**WHAT YOU HAVE TO DO:**
Gather up every line from the entries below that uses the word "kept".
BEGIN MATERIAL FOR THIS EXERCISE
$ cat config.mk
export PLATFORM = sky130hd
export DESIGN_NAME = uart_mult_engine
export DESIGN_NICKNAME = d
export VERILOG_FILES = /design/src/rtl/uart_mult_engine.sv
export SDC_FILE = /design/constraint.sdc
export NUM_CORES = 1
export LEC_CHECK = 0
export ABC_AREA = 1
export CAP_MARGIN = 20
export CORE_MARGIN = 5
export CORE_UTILIZATION = 63
export CTS_BUF_LIST = sky130_fd_sc_hd__clkbuf_16
export CTS_CLUSTER_DIAMETER = 200
export DETAILED_ROUTE_END_ITERATION = 8
export PLACE_DENSITY = 0.9
export SETUP_SLACK_MARGIN = 0.15
export SLEW_MARGIN = 0
export SYNTH_ARGS = -nofsm -noshare
export SYNTH_HDL_FRONTEND = slang
export SYNTH_SLANG_ARGS = --single-unit
$ cat constraint.sdc
create_clock -name clk -period 7.2 [get_ports clk]
set_input_delay 1.44 -clock clk [delete_from_list [all_inputs] [get_ports clk]]
set_output_delay 1.44 -clock clk [all_outputs]
set_load 0.005 [all_outputs]
--- config.mk ---
export PLATFORM = sky130hd
export DESIGN_NAME = ex_stage
export DESIGN_NICKNAME = d
export VERILOG_FILES = /design/src/rtl/cpu_pkg.sv /design/src/rtl/ex_stage_shifter.sv /design/src/rtl/ex_stage.sv
export SDC_FILE = /design/constraint.sdc
export NUM_CORES = 1
export LEC_CHECK = 0
export BUFFER_PORTS_ARGS = -buffer_cell sky130_fd_sc_hd__buf_4
export CORE_MARGIN = 3
export CORE_UTILIZATION = 30
export CTS_BUF_LIST = sky130_fd_sc_hd__clkbuf_4 sky130_fd_sc_hd__clkbuf_8
export CTS_CLUSTER_SIZE = 24
export DETAILED_ROUTE_END_ITERATION = 6
export SLEW_MARGIN = 30
export SYNTH_ARGS = -nofsm -noshare
export SYNTH_HDL_FRONTEND = slang
export SYNTH_SLANG_ARGS = --single-unit
--- constraint.sdc ---
create_clock -name clk -period 4.1 [get_ports clk]
set_input_delay 0.205 -clock clk [delete_from_list [all_inputs] [get_ports clk]]
set_output_delay 0.205 -clock clk [all_outputs]
set_load 0.005 [all_outputs]
--- src/rtl/cpu_pkg.sv ---
// Shared CPU definitions for the execute stage.
// Contents: opcode encodings, bit positions inside the {Z,V,N} flag register,
// signed 16-bit saturation limits, Shifter mode codes, and a saturating
// signed 4-bit add helper used by PADDSB.
package cpu_pkg;

  localparam logic [3:0] OP_ADD    = 4'b0000;
  localparam logic [3:0] OP_SUB    = 4'b0001;
  localparam logic [3:0] OP_XOR    = 4'b0010;
  localparam logic [3:0] OP_RSVD   = 4'b0011;
  localparam logic [3:0] OP_SLL    = 4'b0100;
  localparam logic [3:0] OP_SRA    = 4'b0101;
  localparam logic [3:0] OP_ROR    = 4'b0110;
  localparam logic [3:0] OP_PADDSB = 4'b0111;
  // Any opcode with bit 3 set is ADDR.
  localparam int unsigned OP_ADDR_BIT = 3;

  // Flags register layout is {Z,V,N}.
  localparam int unsigned FLAG_Z = 2;
  localparam int unsigned FLAG_V = 1;
  localparam int unsigned FLAG_N = 0;

  localparam logic [15:0] SAT_POS = 16'h7FFF;
  localparam logic [15:0] SAT_NEG = 16'h8000;

  // Shifter modes match Opcode[1:0] of the shift opcodes.
  localparam logic [1:0] SH_SLL = 2'b00;
  localparam logic [1:0] SH_SRA = 2'b01;
  localparam logic [1:0] SH_ROR = 2'b10;

  function automatic logic [3:0] satNibbleAdd(input logic [3:0] a, input logic [3:0] b);
    logic [3:0] s;
    s = a + b;
    if ((a[3] == b[3]) && (s[3] != a[3]))
      return a[3] ? 4'h8 : 4'h7;
    return s;
  endfunction

endpackage

--- src/rtl/ex_stage_shifter.sv ---
// Shifter: 16-bit combinational shifter.
// Ports: ShiftIn  - data to shift
//        ShiftVal - shift amount 0..15 (0 passes ShiftIn unchanged)
//        Mode     - 00 logical left, 01 arithmetic right, 10 rotate right,
//                   11 pass-through
//        ShiftOut - shifted data
module Shifter
  import cpu_pkg::*;
(
  input  logic [15:0] ShiftIn,
  input  logic [3:0]  ShiftVal,
  input  logic [1:0]  Mode,
  output logic [15:0] ShiftOut
);

  logic [31:0] rotWide;

  always_comb begin
    // Rotation as a right shift of the doubled word; low half is the result.
    rotWide  = {ShiftIn, ShiftIn} >> ShiftVal;
    ShiftOut = ShiftIn;
    case (Mode)
      SH_SLL:  ShiftOut = ShiftIn << ShiftVal;
      SH_SRA:  ShiftOut = $signed(ShiftIn) >>> ShiftVal;
      SH_ROR:  ShiftOut = rotWide[15:0];
      default: ShiftOut = ShiftIn;
    endcase
  end

endmodule

--- src/rtl/ex_stage.sv ---
// ex_stage: single-cycle execute stage (combinational ALU + one output
// register bank + one {Z,V,N} flag register).
// Parameter: SAT_EN - 1 saturates ADD/SUB to signed 16-bit, 0 wraps.
// Ports: clk, rst (sync, active-high)
//        InValid, Opcode, SrcA, SrcB, DstReg - operation presented this cycle
//        Stall - hold all outputs/flags; Flush - kill the presented op
//        OutValid, Result, OutDst - registered result; Flags - {Z,V,N}
module ex_stage
  import cpu_pkg::*;
#(
  parameter bit SAT_EN = 1'b1
) (
  input  logic        clk,
  input  logic        rst,
  input  logic        InValid,
  input  logic [3:0]  Opcode,
  input  logic [15:0] SrcA,
  input  logic [15:0] SrcB,
  input  logic [3:0]  DstReg,
  input  logic        Stall,
  input  logic        Flush,
  output logic        OutValid,
  output logic [15:0] Result,
  output logic [3:0]  OutDst,
  output logic [2:0]  Flags
);

  logic [15:0] shiftOut;
  logic [15:0] bOperand;
  logic [15:0] sum;
  logic        overflow;
  logic [15:0] aluResult;
  logic        updZ;
  logic        updVN;
  logic [2:0]  nextFlags;

  Shifter uShifter (
    .ShiftIn  (SrcA),
    .ShiftVal (SrcB[3:0]),
    .Mode     (Opcode[1:0]),
    .ShiftOut (shiftOut)
  );

  always_comb begin
    // SUB is A + ~B + 1, so overflow uses the inverted B sign.
    bOperand  = (Opcode == OP_SUB) ? ~SrcB : SrcB;
    sum       = SrcA + bOperand + {15'b0, (Opcode == OP_SUB)};
    overflow  = (SrcA[15] == bOperand[15]) && (sum[15] != SrcA[15]);
    aluResult = '0;
    updZ      = 1'b0;
    updVN     = 1'b0;
    if (Opcode[OP_ADDR_BIT]) begin
      aluResult = (SrcA & 16'hFFFE) + SrcB;
    end else begin
      case (Opcode)
        OP_ADD, OP_SUB: begin
          if (SAT_EN && overflow)
            aluResult = SrcA[15] ? SAT_NEG : SAT_POS;
          else
            aluResult = sum;
          updZ  = 1'b1;
          updVN = 1'b1;
        end
        OP_XOR: begin
          aluResult = SrcA ^ SrcB;
          updZ      = 1'b1;
        end
        OP_SLL, OP_SRA, OP_ROR: begin
          aluResult = shiftOut;
          updZ      = 1'b1;
        end
        OP_PADDSB: begin
          for (int unsigned i = 0; i < 4; i++)
            aluResult[4*i +: 4] = satNibbleAdd(SrcA[4*i +: 4], SrcB[4*i +: 4]);
        end
        default: aluResult = '0;
      endcase
    end

    nextFlags = Flags;
    if (updZ)
      nextFlags[FLAG_Z] = (aluResult == '0);
    if (updVN) begin
      nextFlags[FLAG_V] = overflow;
      nextFlags[FLAG_N] = aluResult[15];
    end
  end

  always_ff @(posedge clk) begin
    if (rst) begin
      OutValid <= 1'b0;
      Result   <= '0;
      OutDst   <= '0;
      Flags    <= '0;
    end else if (Flush) begin
      OutValid <= 1'b0;
    end else if (Stall) begin
      OutValid <= OutValid;
    end else if (InValid) begin
      OutValid <= 1'b1;
      Result   <= aluResult;
      OutDst   <= DstReg;
      Flags    <= nextFlags;
    end else begin
      OutValid <= 1'b0;
    end
  end

endmodule

# After elaboration in Yosys (flattened, before gate mapping)

Cells that the tools add are included.

Word-level logic and storage cells: 87
Input port bits: 45
Output and inout bits: 24
Register bits: 24
Memories kept: 0
Latch bits: 0
Bits in read-only memories: 0
Bits in writable memories: 0

Bitwise operators: 4
Magnitude comparators: 0
Div/mod/pow operators: 0
Reduce and logical (&&, ||, !) cells: 15
Add/sub/neg operators: 7
Muxes and demuxes: 35
Equal/unequal tests: 18
Shift-type cells: 3
Multipliers: 0

Operators by type and width:

| operator                                             | number |
|---|---|
| two-way mux 16 bit                                   | 4 |
| case mux 16 bit (4 select lines)                     | 1 |
| two-way mux 4 bit                                    | 12 |
| case mux 16 bit (3 select lines)                     | 1 |
| adder 16 bit                                         | 2 |
| right shift 32 x 4 -> 16 bit                         | 1 |
| two-way mux 1 bit                                    | 17 |
| adder 16 x 1 -> 16 bit                               | 1 |
| adder 4 bit                                          | 4 |
| equality test 4 x 3 -> 1 bit (second input constant) | 4 |
| logical NOT 16 bit                                   | 1 |
| inverter 16 bit                                      | 1 |
| left shift 16 x 4 -> 16 bit                          | 1 |
| >>> shifter 16 x 4 -> 16 bit                         | 1 |
| XOR 16 bit                                           | 1 |
| AND reduction 4 bit                                  | 2 |
| OR reduction 6 bit                                   | 1 |
| equality test 1 bit                                  | 5 |
| logical AND 1 bit                                    | 5 |
| inequality test 1 bit                                | 5 |
| equality test 4 x 1 -> 1 bit (second input constant) | 1 |
| equality test 4 x 2 -> 1 bit (second input constant) | 1 |
| logical NOT 4 bit                                    | 1 |
| OR reduction 2 bit                                   | 2 |
| 6 further kinds                                      | 7 |

# Logic depth before layout (Yosys ltp)

Word-level depth: 10
Depth in mapped cells: 17
Depth with buffers taken out: 13

# Cells and area by module

Synthesis repeated with hierarchy kept, for this count alone.

Cell total of the unflattened synthesis: 783
Area total of the unflattened synthesis: 5924.4 sq um

Modules (own cells, without submodules):

| module   | area an instance (sq um) | seq. area each (sq um) | instances | cells each |
|---|---|---|---|---|
| ex_stage | 3707.3                   | 480.5                  | 1         | 513 |
| Shifter  | 2217.1                   | 0.0                    | 1         | 270 |

# Least setup slack after synthesis

Ideal clock, no wire load.

Kind: input to register
Start point: in Opcode[3]
End point: reg Flags[2]
Stages: 15
Data required time: 4.040 ns
Setup time: 0.060 ns
Data arrival time: 3.956 ns
Path buffers: 3
Setup slack: 0.084 ns
Cell sequence: buf_2 nor4b_1 buf_4 buf_1 xnor2_1 ha_1 and4_2 a211oi_4 o221ai_1 a311oi_1 xnor2_1 a31oi_1 or4_1 nor4_1 a41o_1

Longest elaborated chain between the ends: 10
Elaborated cells between the ends (all ways): 23
Those cells by class: 2 x add/sub; 8 x eq/ne; 6 x mux; 7 x reduce/logical

Ends and longest elaborated chain:

| element                          | RTL line                                       | RTL |
|---|---|---|
| start: declaration               | ex_stage.sv:16                                 | `input logic [3:0] Opcode,` |
| equality test 4 x 1 -> 1 bit     | ex_stage.sv:46, ex_stage.sv:47, ex_stage.sv:55 |  |
| two-way mux 16 bit               | ex_stage.sv:46                                 | `bOperand = (Opcode == OP_SUB) ? ~SrcB : SrcB;` |
| adder 16 bit                     | ex_stage.sv:47                                 | `sum = SrcA + bOperand + {15'b0, (Opcode == OP_SUB)};` |
| adder 16 x 1 -> 16 bit           | ex_stage.sv:47                                 |  |
| inequality test 1 bit            | ex_stage.sv:48                                 | `overflow = (SrcA[15] == bOperand[15]) && (sum[15] != SrcA[15]);` |
| logical AND 1 bit                | ex_stage.sv:48                                 |  |
| two-way mux 16 bit               | ex_stage.sv:57                                 | `if (SAT_EN && overflow)` |
| case mux 16 bit (4 select lines) | ex_stage.sv:55                                 | `case (Opcode)` |
| two-way mux 16 bit               | ex_stage.sv:52                                 | `if (Opcode[OP_ADDR_BIT]) begin` |
| logical NOT 16 bit               | ex_stage.sv:82                                 | `nextFlags[FLAG_Z] = (aluResult == '0);` |
| end signal: assignment           | ex_stage.sv:103                                | `Flags <= nextFlags;` |
| end: declaration                 | ex_stage.sv:25                                 | `output logic [2:0] Flags` |

Several ways; a longest one is shown, not always the timed one.
A chain may end at the register's enable or synchronous reset.

# Worst setup path after layout

Same ends and word-level chain as after synthesis.

==> metrics.yaml <==
worst_setup_path:
  r2r_cells: 2
  worstPathArrival_ns: 4.06
  critPathMostFrequentCell: "buf_4"
  reg2reg_from: "Flags[2]"
  max_stage_delay_ns: 0.65
  worstPathCellList: "buf_4, nor4b_2, buf_12, xnor2_1, ha_1, and4_2, a211oi_4, o32ai_2, o41ai_4, a21oi_1, a2111oi_0, buf_4, nand4_1, nor4_1, a41o_1"
  r2r-end: "Flags[2]"
  reg2reg_setup_slack_ns: 3.33
  critPathKind: "in -> reg"
  cp_slowest_cell: "a2111oi_0"
  cp.required_ns: 4.31
  worstPathMaxFanout: 17
  start_kind: "input port"
  cp-end-kind: "flip-flop"
floorplanning:
  io_pins: 69
  rows: 47
  die_w_um: 138
  dieArea_um2: 19100
  initial_core_util_pct: 31.1
  core_area_um2: 16900
  die_y_um: 138
cts:
  cts.sinks: 24
  cts_resized: 0
  htreeDepth: 1
  root_buffer: "clkbuf_8"
  cts_buffers: 3
  cts_buffer_depth: 2
  cts_tree: "yes"
  clkLatencyLatePin_ns: 0.26
  hold_buffers: 0
  clk_pin_slew_worst_paths_ns: 0.08
  post_cts_buffers: 0
timing:
  period_share_pct: 93.9
  setup_tns_ns: 0
  hold_violations: 0
  rsz0062_at_grt: "false"
  period_needed_ns: 3.85
  slew_headroom_pct: 31.9
  max_freq_mhz: 260
  worstMarginPinSlew_ns: 1.02
  setup_slack_ns: 0.251
  slew_violations: 0
  worst_clock_skew_ns: 0
  holdWs_ns: 0.134
  setup_viol: 0
detailed_routing:
  drc: 0
  avgViaCountPerCell: 6.10
  wl_per_cell_um: 20.0
  postRouteAntennaNets: 0
  vias: 5944
  totalWireLength_um: 19500
  drt_iter0_drc: 571
  drt-pass1-iter-count: 6
placed_design:
  io_buffers: 68
  dp_slack_ns: 0.131
  gp_congestion: 0.959
  dp_hpwl_um: 15300
  placed_cells: 970
grt:
  grt_pass1_wl_um: 30800
  first_global_vias: 5491
  grt_max_degree: 36
  grt_overflow_total: 0
  track_usage_pct: 19.4
  antenna_found_initial: 0
yosys:
  ys.flop_type: "dfxtp_1"
  synth_top_area_share_pct: 9.15
  ys_seq_area_share_pct: 9.15
  ys_top_cells_by_area: "dfxtp_1 9.1%, ha_1 7.9%, a21oi_1 5.6%, mux2i_1 5.0%, nand2_1 4.8%"
  yosys.area.top_type: "dfxtp_1"
  synth_common_cells: "67 x nand2_1, 67 x nor2_1, 59 x a21oi_1, 34 x clkbuf_1"
  synthDistinctLibCells: 79
  synthCells: 703
  synth_edf_count: 0
  ys_warn_count: 0
  postSynthAreaPerCell_um2: 7.47
  ys_ff_latch: 24
  synth_fp_nets: 787
  synth_area_um2: 5250
  postSynth.asyncResetShare_pct: 0
status:
  outcome: "complete, no violations"
layout:
  drive_gt1_share_pct: 20.0
  nNetsFinal: 839
  synthToLayoutAreaGrowth_pct: 16.8
  antenna_cells: 0
  nFillCells: 1774
  final_cells: 974
  seq_area_um2: 480
  multi_input_area_um2: 4450
power_and_ir_drop:
  irDropWorstVdd_uv: 183
  p_leak_nw: 2.49
  power.density_nw_per_um2: 209
worst_hold_path:
  whs_endpoint: "OutValid"
  hp-class: "in -> reg"
  holdPathStages: 2
  worstHoldStart: "Flush"
run:
  drv_cap: 0
[metrics by stage]
step / total power [mW] / instance area, um^2 / utilization [%]
6_report: 1.28 / 6140 / 36.4
5_1_grt: 1.37 / 6140 / 36.4
4_1_cts: 1.27 / 6140 / 36.4
3_5_place_dp: 1.06 / 6070 / 35.9
3_3_place_gp: 1.06 / 6050 / 35.9
2_1_floorplan: 0.780 / 5250 / -
[critical path: cells and delay by family]
| kind | cells | cell delay, ns |
|---|---|---|
| buffers and inverters | 3 | 0.59 |
| XOR/XNOR | 1 | 0.16 |
| AO/OA/AOI/OAI | 6 | 1.78 |
| adder cells (fa/ha/maj) | 1 | 0.30 |
| AND/OR/NAND/NOR | 4 | 1.01 |
[final cells by class]
class / instances / area share, %
multi-input combinational: 603 / 72.5
timing repair buffer: 103 / 12.8
sequential: 24 / 7.83
tap: 220 / 4.49
inverter: 20 / 1.22
clock buffer: 3 / 0.673
clock inverter: 1 / 0.489
[layout by cell type (no fill, tap or decap), types with 21 or more instances in the layout]
cell / synthesis / final
mux2_2: 22 / 22
nand2_1: 67 / 67
mux2i_1: 26 / 26
nor3_1: 22 / 21
dfxtp_1: 24 / 24
nor2_1: 67 / 67
ha_1: 33 / 33
o21ai_0: 33 / 33
xnor2_1: 22 / 22
buf_4: 2 / 102
a21oi_1: 59 / 59
[registers in the layout, summed over array words and instances (netlist names)]
| register | flops |
|---|---|
| Flags | 3 |
| OutDst | 4 |
| OutValid | 1 |
| Result | 16 |
[kinds of logic (layout without fill, tap and decap cells)]
kind of cell / Yosys count / after routing / synth area share, %
muxes: 61 / 61 / 15.5
xor gates and xnor gates: 42 / 42 / 7.00
adders and majority gates: 39 / 39 / 10.1
AOI/OAI and AO/OA: 236 / 236 / 31.6
buffers and inverters: 76 / 127 / 6.60
and+or+nand+nor: 225 / 225 / 20.1
DFF: 24 / 24 / 9.15
[report_power, final]
part / switching [mW] / internal (mW)
sequential: 0.00551 / 0.243
clock: 0.0741 / 0.130
combinational: 0.479 / 0.348
total: 0.559 / 0.722
[layer usage]
metal | up-vias | wire (um) | part of all wire (%) | track usage, %
met5 | - | 0 | 0 | 0
met4 | 0 | 713 | 3.7 | 6.55
met3 | 43 | 1760 | 9.0 | 2.21
met2 | 356 | 8090 | 41 | 28.2
met1 | 2763 | 8950 | 46 | 29.3
li1 | 2782 | - | - | -
[worst max path at each step]
stage | start | to | slack [ns]
after global routing | Opcode[3] | Flags[2] | 0.06
final | Opcode[3] | Flags[2] | 0.25
after CTS | Opcode[3] | Flags[2] | 0.37
after global placement | Opcode[3] | Flags[2] | 0.19
after floorplan | Opcode[3] | Flags[2] | 0.08
after detailed placement | Opcode[3] | Flags[2] | 0.13
(Power assumes the default switching activity.)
END MATERIAL FOR THIS EXERCISE
**COMPLETED EXERCISE:**
Memories kept: 0
Synthesis repeated with hierarchy kept, for this count alone.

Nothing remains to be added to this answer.